Items from a dataset
= = = =
<file path="src/logic/uie_defines.svh">
`ifndef UIE_DEFINES_SVH
`define UIE_DEFINES_SVH
`define UIE_ADDR_W        32
`define UIE_OFS_DLL       32'h5000_1100
`define UIE_OFS_IER_DLH   32'h5000_1104
`define UIE_OFS_IDENT_FIFO 32'h5000_1108
`define UIE_OFS_LINE_CTRL 32'h5000_110C
`define UIE_OFS_ISTAT     32'h5000_1180
`define UIE_OFS_IMASK     32'h5000_1184
`define UIE_BIT_PROG_TX   7
`define UIE_BIT_MSI       3
`define UIE_BIT_LSI       2
`define UIE_BIT_TX_EMPTY  1
`define UIE_BIT_RDA       0
`define UIE_BIT_DIV_ACC   7
`define UIE_BIT_FIFOEN    0
`define UIE_IER_MASK      8'h8F
`define UIE_IID_NONE      4'h1
`define UIE_IID_TX_EMPTY  4'h2
`define UIE_IID_MODEM     4'h0
`define UIE_IID_RDA       4'h4
`define UIE_IID_RLS       4'h6
`define UIE_IID_BUSY      4'h7
`define UIE_IID_CTO       4'hC
`define UIE_FIFOSE_ON     2'h3
`define UIE_OVS           16'h0010
`define UIE_ZERO8         8'h00
`define UIE_ZERO16        16'h0000
`define UIE_NEV           6
`endif

</file>
<file path="src/logic/uie_unused_placeholder_none.sv">
`timescale 1ns/1ps

</file>
<file path="src/logic/uie_pkg.sv">
package uie_pkg;
  `include "uie_defines.svh"
  typedef logic [`UIE_ADDR_W-1:0] uie_addr_type;
  typedef logic [15:0]            uie_word_type;
endpackage : uie_pkg

</file>
<file path="src/logic/uie_baud_gen.sv">
`timescale 1ns/1ps
`include "uie_defines.svh"
module uie_baud_gen
  import uie_pkg::*;
(
  input  wire logic        CLK,
  input  wire logic        NRST,
  input  wire logic        CE,
  input  wire logic [15:0] DIVISOR,
  output logic             BAUD_TICK,
  output logic             OVS_TICK
);
  typedef struct packed {
    logic [15:0] div_cnt;
    logic [15:0] ovs_cnt;
    logic        ovs;
    logic        baud;
  } uie_bg_type;

  uie_bg_type st_r;
  uie_bg_type st_nxt;

  // divisor 0 halts the clock, as a disabled generator
  always_comb begin
    st_nxt = st_r;
    st_nxt.ovs = 1'b0;
    st_nxt.baud = 1'b0;
    if (DIVISOR != `UIE_ZERO16) begin
      if (st_r.div_cnt >= DIVISOR - 16'h0001) begin
        st_nxt.div_cnt = `UIE_ZERO16;
        st_nxt.ovs = 1'b1;
        if (st_r.ovs_cnt >= `UIE_OVS - 16'h0001) begin
          st_nxt.ovs_cnt = `UIE_ZERO16;
          st_nxt.baud = 1'b1;
        end else begin
          st_nxt.ovs_cnt = st_r.ovs_cnt + 16'h0001;
        end
      end else begin
        st_nxt.div_cnt = st_r.div_cnt + 16'h0001;
      end
    end else begin
      st_nxt.div_cnt = `UIE_ZERO16;
      st_nxt.ovs_cnt = `UIE_ZERO16;
    end
  end

  always_ff @(posedge CLK or negedge NRST) begin
    if (!NRST) begin
      st_r <= '0;
    end else if (CE) begin
      st_r <= st_nxt;
    end
  end

  assign BAUD_TICK = st_r.baud;
  assign OVS_TICK  = st_r.ovs;
endmodule : uie_baud_gen

</file>
<file path="src/logic/uie_irq_enable.sv">
// Chosen here: the strobed register port.
`timescale 1ns/1ps
`include "uie_defines.svh"
module uie_irq_enable
  import uie_pkg::*;
(
  input  wire logic                 CLK,
  input  wire logic                 NRST,
  input  wire logic                 CE,
  input  wire uie_pkg::uie_addr_type ADDR,
  input  wire logic [15:0]          WDATA,
  input  wire logic                 WR,
  input  wire logic                 RD,
  output logic [15:0]               RDATA,
  input  wire logic                 RLS_PEND,
  input  wire logic                 RDA_PEND,
  input  wire logic                 CTO_PEND,
  input  wire logic                 TX_HOLD_EMPTY_PEND,
  input  wire logic                 MODEM_PEND,
  input  wire logic                 BUSY_PEND,
  input  wire logic                 FIFO_EN,
  output logic                      DIVISOR_LATCH_ACCESS,
  output logic [15:0]               DIVISOR,
  output logic                      PROG_TX_EMPTY_IRQ_MODE_EN,
  output logic [3:0]                IRQ_IDENTITY,
  output logic                      PORT_IRQ,
  output logic                      BAUD_TICK,
  output logic                      OVS_TICK,
  output logic                      IRQ
);
  import uie_pkg::*;

  typedef struct packed {
    logic [7:0]  ier;
    logic [7:0]  dlh;
    logic [7:0]  dll;
    logic [7:0]  line_ctrl;
    logic [5:0]  istat;
    logic [5:0]  imask;
    logic [15:0] rdata;
    logic [5:0]  pend_d;
  } uie_regs_type;

  uie_regs_type st_r;
  uie_regs_type st_nxt;

  logic [3:0] iid;
  logic       any_pend;
  logic [5:0] pend_vec;
  logic [5:0] pend_rise;

  function automatic logic hit(input uie_addr_type a, input uie_addr_type ofs);
    hit = (a == ofs);
  endfunction : hit

  ////////////////////////////////////////////////////////////////////////////////
  // source ranking
  wire logic div_acc   = st_r.line_ctrl[`UIE_BIT_DIV_ACC];
  wire logic en_rls    = st_r.ier[`UIE_BIT_LSI];
  wire logic en_rda    = st_r.ier[`UIE_BIT_RDA];
  wire logic en_txe    = st_r.ier[`UIE_BIT_TX_EMPTY];
  wire logic en_modem  = st_r.ier[`UIE_BIT_MSI];
  wire logic cto_live  = CTO_PEND & FIFO_EN;

  // busy detect is not maskable here; it ranks just below line status
  always_comb begin
    iid = `UIE_IID_NONE;
    if (en_rls && RLS_PEND) begin
      iid = `UIE_IID_RLS;
    end else if (BUSY_PEND) begin
      iid = `UIE_IID_BUSY;
    end else if (en_rda && RDA_PEND) begin
      iid = `UIE_IID_RDA;
    end else if (en_rda && cto_live) begin
      iid = `UIE_IID_CTO;
    end else if (en_txe && TX_HOLD_EMPTY_PEND) begin
      iid = `UIE_IID_TX_EMPTY;
    end else if (en_modem && MODEM_PEND) begin
      iid = `UIE_IID_MODEM;
    end
  end

  assign any_pend  = (iid != `UIE_IID_NONE);
  assign pend_vec  = {BUSY_PEND, en_modem & MODEM_PEND, en_txe & TX_HOLD_EMPTY_PEND,
                      en_rda & cto_live, en_rda & RDA_PEND, en_rls & RLS_PEND};
  assign pend_rise = pend_vec & ~st_r.pend_d;

  ////////////////////////////////////////////////////////////////////////////////
  // register file
  always_comb begin
    st_nxt = st_r;
    st_nxt.pend_d = pend_vec;
    st_nxt.rdata = `UIE_ZERO16;
    if (WR) begin
      if (hit(ADDR, `UIE_OFS_IER_DLH)) begin
        if (div_acc) begin
          st_nxt.dlh = WDATA[7:0];
        end else begin
          st_nxt.ier = WDATA[7:0] & `UIE_IER_MASK;
        end
      end else if (hit(ADDR, `UIE_OFS_DLL) && div_acc) begin
        st_nxt.dll = WDATA[7:0];
      end else if (hit(ADDR, `UIE_OFS_LINE_CTRL)) begin
        st_nxt.line_ctrl = WDATA[7:0];
      end else if (hit(ADDR, `UIE_OFS_IMASK)) begin
        st_nxt.imask = WDATA[`UIE_NEV-1:0];
      end
    end
    // write-one-to-clear, a new event in the same cycle wins
    if (WR && hit(ADDR, `UIE_OFS_ISTAT)) begin
      st_nxt.istat = st_r.istat & ~WDATA[`UIE_NEV-1:0];
    end
    st_nxt.istat = st_nxt.istat | pend_rise;
    if (RD) begin
      if (hit(ADDR, `UIE_OFS_IER_DLH)) begin
        st_nxt.rdata = {`UIE_ZERO8, div_acc ? st_r.dlh : st_r.ier};
      end else if (hit(ADDR, `UIE_OFS_DLL)) begin
        st_nxt.rdata = {`UIE_ZERO8, div_acc ? st_r.dll : `UIE_ZERO8};
      end else if (hit(ADDR, `UIE_OFS_IDENT_FIFO)) begin
        st_nxt.rdata = {`UIE_ZERO8, FIFO_EN ? `UIE_FIFOSE_ON : 2'b00, 2'b00, iid};
      end else if (hit(ADDR, `UIE_OFS_LINE_CTRL)) begin
        st_nxt.rdata = {`UIE_ZERO8, st_r.line_ctrl};
      end else if (hit(ADDR, `UIE_OFS_ISTAT)) begin
        st_nxt.rdata = {10'h000, st_r.istat};
      end else if (hit(ADDR, `UIE_OFS_IMASK)) begin
        st_nxt.rdata = {10'h000, st_r.imask};
      end
    end
  end

  always_ff @(posedge CLK or negedge NRST) begin
    if (!NRST) begin
      st_r <= '0;
    end else if (CE) begin
      st_r <= st_nxt;
    end
  end

  ////////////////////////////////////////////////////////////////////////////////
  // outputs
  assign RDATA                     = st_r.rdata;
  assign DIVISOR_LATCH_ACCESS      = div_acc;
  assign DIVISOR                   = {st_r.dlh, st_r.dll};
  assign PROG_TX_EMPTY_IRQ_MODE_EN = st_r.ier[`UIE_BIT_PROG_TX];
  assign IRQ_IDENTITY              = iid;
  assign PORT_IRQ                  = any_pend;
  assign IRQ                       = |(st_r.istat & st_r.imask);

  uie_baud_gen u_baud (
    .CLK       (CLK),
    .NRST      (NRST),
    .CE        (CE),
    .DIVISOR   (DIVISOR),
    .BAUD_TICK (BAUD_TICK),
    .OVS_TICK  (OVS_TICK)
  );
endmodule : uie_irq_enable

</file>
<file path="config.mk">
export PLATFORM = sky130hd
export DESIGN_NAME = uie_irq_enable
export DESIGN_NICKNAME = d
export VERILOG_FILES = /design/src/logic/uie_unused_placeholder_none.sv /design/src/logic/uie_pkg.sv /design/src/logic/uie_baud_gen.sv /design/src/logic/uie_irq_enable.sv
export VERILOG_INCLUDE_DIRS = /design/src /design/src/logic
export SDC_FILE = /design/constraint.sdc
export NUM_CORES = 1
export LEC_CHECK = 0
export ABC_CLOCK_PERIOD_IN_PS = 4550
export BUFFER_PORTS_ARGS = -buffer_cell sky130_fd_sc_hd__buf_2
export CAP_MARGIN = 20
export CORE_MARGIN = 8
export CORE_UTILIZATION = 40
export DETAILED_ROUTE_END_ITERATION = 8
export GPL_ROUTABILITY_DRIVEN = 0
export HOLD_SLACK_MARGIN = 0.06
export PLACE_DENSITY = 0.58
export SLEW_MARGIN = 20
export SYNTH_ARGS = -nofsm -noshare
export SYNTH_HDL_FRONTEND = slang
export SYNTH_SLANG_ARGS = --single-unit
export TNS_END_PERCENT = 20
</file>
<file path="constraint.sdc">
create_clock -name CLK -period 4.55 [get_ports CLK]
set_clock_uncertainty 0.15 [all_clocks]
set_input_delay 0.2275 -clock CLK [delete_from_list [all_inputs] [get_ports CLK]]
set_output_delay 0.2275 -clock CLK [all_outputs]
set_load 0.01 [all_outputs]
</file>
# [Word level (Yosys, flattened, before mapping)]
# Index checks and enable logic that the tools add are counted.
# W data, S select, Z words.
[op_classes] addsub=3 n_mul=0 n_div=0 n_lt_le_gt_ge=2 n_eq_ne=8 shifts=0 mux=23 bitwise=16 n_reduce_logical=15
[op_table] op="$eq A32 B31 Y1 const B" n=6
[op_table] op="$mux W8" n=7
[op_table] op="$add A16 B1 Y16 const B" n=2
[op_table] op="$mux W16" n=2
[op_table] op="$mux W32" n=1
[op_table] op="$and A6 B6 Y6" n=3
[op_table] op="$mux W18" n=1
[op_table] op="$mux W6" n=3
[op_table] op="$ge A16 B16 Y1" n=1
[op_table] op="$ge A16 B4 Y1 const B" n=1
[op_table] op="$mux W4" n=4
[op_table] op="$reduce_bool A16 Y1" n=1
[op_table] op="$sub A16 B1 Y16 const B" n=1
[op_table] op="$not A6 Y6" n=2
[op_table] op="$reduce_and A4 Y1" n=3
[op_table] op="$logic_and A1 B1 Y1" n=7
[op_table] op="$and A1 B1 Y1" n=6
[op_table] op="$mux W2" n=3
[op_table] op="$or A6 B6 Y6" n=1
[op_table] op="$reduce_and A6 Y1" n=1
[op_table] op="$reduce_or A6 Y1" n=1
[op_table] op="$reduce_and A5 Y1" n=1
[op_table] op="$ne A4 B1 Y1 const B" n=1
[op_table] op="$not A1 Y1" n=4
[op_table] op="3 further kinds" n=4
[word_totals] reg_bits=97 latch_bits=0 ramBits=0 mem_bits_ro=0 input_bits=60 out_inout_bits=42 elab_cells=79 mem_count=0

# [Depth between registers and ports, before layout]
[depth] word_depth=11 mapped_depth=14 mapped_depth_nobuf=13

# [Modules after synthesis]
# From an unflattened synthesis, not the netlist that was laid out.
[hier_totals] cells_unflattened=523 hier_area_um2=5424.0
[modules_own_cells] module="uie_irq_enable" n_inst=1 cells_per_inst=293 area_each_um2=3206.8 seq_area_each_um2=1376.3
[modules_own_cells] module="uie_baud_gen" n_inst=1 cells_per_inst=230 area_each_um2=2217.1 seq_area_each_um2=850.8

# [Worst setup path after synthesis]
# Ideal clock, no wire load.
[synth_path] path_type="flip-flop to flip-flop" from="register st_r (netlist bit DIVISOR[3])" to="register u_baud.st_r[20] (netlist bit)" setup_ns=0.121 arrival_ns=3.096 t_required_ns=4.279 slack_ns=1.183 stages_incl_launch_ff=15 path_buffers=1 synth_period_minus_slack_ns=3.367 cell_sequence="dfrtp_1 or3_1 nor3_1 nand2b_1 nor4_2 nand2_1 xor2_1 ha_1 nand4_1 a211oi_1 o41ai_1 a21oi_1 o31a_1 buf_2 nor2_1"
[synth_between] elab_chain_len=4 elab_cells_between_ends=5 classes_between="add/sub (1); order compare (1); mux (2); reduce/logical (1)"
[synth_lines] item="start: declaration" line="uie_irq_enable.sv:44" rtl="uie_regs_type st_r;"
[synth_lines] item="start signal: assignment" line="uie_irq_enable.sv:135" rtl="st_r <= st_nxt;"
[synth_lines] item="$sub A16 B1 Y16" line="uie_baud_gen.sv:29" rtl="if (st_r.div_cnt >= DIVISOR - 16'h0001) begin"
[synth_lines] item="$ge A16 B16 Y1" line="uie_baud_gen.sv:29"
[synth_lines] item="$mux W16" line="uie_baud_gen.sv:29"
[synth_lines] item="$mux W32 (*)" line="uie_baud_gen.sv:28" rtl="if (DIVISOR != `UIE_ZERO16) begin"
[synth_lines] item="end signal: assignment" line="uie_baud_gen.sv:51" rtl="st_r <= st_nxt;"
[synth_lines] item="end: declaration" line="uie_baud_gen.sv:20" rtl="uie_bg_type st_r;"
# Mark *: on every way between the ends. The rest lies on a longest branch, timed or not.
# A chain may end at the register's enable or synchronous reset.

# [Worst setup path after layout]
[layout_path] from="register st_r (netlist bit DIVISOR[3])" to="register u_baud.st_r[29] (netlist bit)"
# The elaborated chain is that of the path after synthesis.

==> metrics.md <==
| Metric | Value |
|---|---|
| Status | completed |
| Final Hold Fails | 0 |
| Critical Path End | u_baud.st_r[29]$_DFFE_PN0P_ |
| Starting Density | 0.407 |
| Slew Viols, Final | 0 |
| TNS Setup | 0 ps |
| H-tree Lvls | 3 |
| Total chip power | 0.00159 W |
| Yosys top cell area share | 0.437 |
| Synth warn | 0 |
| Syn Inst Count | 495 |
| Post-CTS Setup Bufs | 0 |
| CTS Buf Count | 9 |
| Most common cell after layout, fill and taps aside | dfrtp_1 |
| Worst-case hold slack | 74.9 ps |
| Post-CTS Hold Fix Bufs | 4 |
| Post-DP HPWL | 10,100 um |
| Total number of vias | 3,879 |
| Unrepaired setup endpoints after global routing | false |
| Clock latency at the later pin of the worst-skew pair | 330 ps |
| CTS tree | built |
| CTS clk-pin slew, worst paths | 70 ps |
| DR iter-0 viols | 271 |
| FF-to-FF End | u_baud.st_r[29]$_DFFE_PN0P_ |
| GRT Total Usage | 0.164 |
| Fill count | 1,237 |
| Netlist cell types | 65 |
| Crit path largest cell delay | 440 ps |
| Placement Rows | 41 |
| # setup viols final | 0 |
| Max clock buf depth | 2 |
| R2R cell count | 14 |
| Vias per cell | 5.29 |
| Chip height | 129 um |
| Power Density | 276 nW/um^2 |
| Async S/R FF share, synth | 1.00 |
| Worst Tran Pin Value | 964 ps |
| Commonest cells after routing, fill and taps aside | dfrtp_1, buf_2, nor2_1 |
| FF-to-FF Start | DIVISOR[3]$_DFFE_PN0P_ |
| Ports | 102 |
| DR WL/cell | 18.2 um |
| Critical path origin | DIVISOR[3]$_DFFE_PN0P_ |
| Worst EP required | 4610 ps |
| TritonRoute pass-1 iters | 4 |
| Largest cells by area after synthesis | dfrtp_1, mux2_2, buf_4 |
| Max-cap viol count | 0 |
| Netlist Area Pre-Place | 5090 sq um |
| Die Width | 129 um |
| Hold WC Path Type | input pin to flop |
| CORE AREA | 12,500 sq um |
| Max VDD drop | 0.174 mV |
| Post-route clock period utilization | 0.852 |
| # diodes | 0 |
| Hold Crit Start | WDATA[5] |
| Synth area leader | dfrtp_1 |
| Seq/Total Area, Yosys | 0.437 |
| Die footprint | 16,600 sq um |
| Grt total ovfl | 0 |
| Area Growth Syn to Fin | 13.7% |
| Min cycle time layout | 3880 ps |
| CTS resizes | 0 |
| Fmax achieved | 0.258 GHz |
| Syn avg cell area | 10.3 sq um |
| Num Clock Sinks | 89 |
| Static leakage | 2.85 nW |
| Flop2flop setup slack | 670 ps |
| Layout cells sized above 1 | 0.267 |
| CP Capture Type | flop |
| Slowest-stage cell, CP | dfrtp_1 |
| Critical setup path kind | flop to flop |
| Routed WL | 13,300 um |
| Post-route setup slack | 674 ps |
| I/O Buffers | 85 |
| Slew headroom | 0.357 |
| Critical path fanouts, max | 18 |
| Synth Flop Type | dfrtp_1 |
| Initial antenna violation count | 0 |
| Largest net degree at the start of global routing | 66 |
| Pre-CTS WS | 647 ps |
| NumNets Final | 636 |
| Post-synth EDFFs | 0 |
| Residual DRC | 0 |
| Clock root buffer | clkbuf_16 |
| Vias in the first global route | 4,089 |
| Startpoint types | flop |
| Post-route ant nets | 0 |
| Seq cells post-synth | 89 |
| First-pass GRT wire length | 21,400 um |
| Crit path cell chain | or3_1 > nor3_1 > nand2b_1 > nor4_2 > nand2_1 > xor2_1 > ha_1 > nand4_1 > a211oi_1 > o41ai_1 > a21oi_1 > o31a_1 > buf_4 > nor2_1 |
| Arrival time at the worst endpoint | 3940 ps |
## cell usage after synthesis (all sizes together) (9+ instances only)
| master | number |
|---|---|
| a21oi | 15 |
| buf | 39 |
| clkbuf | 9 |
| dfrtp | 89 |
| ha | 19 |
| inv | 15 |
| mux2 | 37 |
| nand2 | 35 |
| nand3 | 17 |
| nand4 | 10 |
| nor2 | 42 |
| nor2b | 16 |
| nor3 | 13 |
| nor4 | 9 |
| o21ai | 15 |
| xnor2 | 13 |
| xor2 | 15 |
## registers in the layout, summed over array words and instances, names as in the netlist
signal,cells
u_baud.st_r,32
st_r,25
DIVISOR,16
RDATA,8
DIVISOR_LATCH_ACCESS,1
PROG_TX_EMPTY_IRQ_MODE_EN,1
en_modem,1
en_rda,1
en_rls,1
en_txe,1
u_baud.BAUD_TICK,1
u_baud.OVS_TICK,1
## metal layers
| metal | share of wire | GRT usage |
|---|---|---|
| met4 | 0.0089 | 0.0387 |
| met2 | 0.52 | 0.296 |
| met1 | 0.43 | 0.193 |
| met3 | 0.038 | 0.0360 |
| met5 | 0 | 0 |
## worst min-delay path by stage
stage                                       end  slack (ps)  cells after the start
finish                     st_r[27]$_DFFE_PN0P_          70                      2
global route               st_r[27]$_DFFE_PN0P_          80                      2
CTS                        st_r[27]$_DFFE_PN0P_          60                      2
detailed placement  u_baud.st_r[15]$_DFFE_PN0P_         230                      1
global placement     u_baud.st_r[9]$_DFFE_PN0P_         220                      1
floorplan                DIVISOR[0]$_DFFE_PN0P_        -220                      0
## per-stage QoR
step                       util  cell area [sq um]  std cells
after global routing      0.462               5790        733
final                     0.462               5790        733
after floorplan               -               5120        502
after global placement    0.437               5470        714
after CTS                 0.462               5790        733
after detailed placement  0.437               5470        714
## power breakdown
part	internal (W)	switching [W]
registers	0.000792	0.000000210
logic	0.0000309	0.0000658
clock network	0.000399	0.000306
## logic make-up (layout without fill, tap and decap cells)
| group | Yosys count | after routing | synth area share |
|---|---|---|---|
| flip-flops | 89 | 89 | 0.437 |
| XOR/XNOR | 28 | 28 | 0.0482 |
| buffers and inverters | 64 | 123 | 0.0740 |
| adder cells (fa/ha/maj) | 19 | 19 | 0.0467 |
| other | 1 | 8 | 0.000736 |
| multiplexers | 45 | 45 | 0.0975 |
| AO/OA/AOI/OAI | 79 | 79 | 0.111 |
| AND/OR/NAND/NOR | 170 | 170 | 0.185 |
## area by class of cell
class | instances | area (sq um) | area share
multi-input combinational | 349 | 2510 | 0.435
sequential | 89 | 2230 | 0.385
timing repair buffer | 92 | 490 | 0.0847
clock buffer | 12 | 256 | 0.0443
tap | 172 | 215 | 0.0372
inverter | 16 | 60.1 | 0.0104
clock inverter | 3 | 23.8 | 0.00411
## worst max-delay path, delay by kind of cell, from the launching register on
| kind | cells | cell delay [ps] |
|---|---|---|
| xor+xnor | 1 | 160 |
| fa+ha+maj | 1 | 300 |
| compound gates | 4 | 980 |
| flops | 1 | 440 |
| buf+inv | 1 | 240 |
| simple gates | 7 | 1470 |
(Power assumes the default switching activity.)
= = = =
§ **Exercise instructions**: Using the records above, set down exactly the lines from the one with "Count | 9 |" through the one with "routing | false |", inclusive, and nothing more.

§ **Output**:
| CTS Buf Count | 9 |
| Most common cell after layout, fill and taps aside | dfrtp_1 |
| Worst-case hold slack | 74.9 ps |
| Post-CTS Hold Fix Bufs | 4 |
| Post-DP HPWL | 10,100 um |
| Total number of vias | 3,879 |
| Unrepaired setup endpoints after global routing | false |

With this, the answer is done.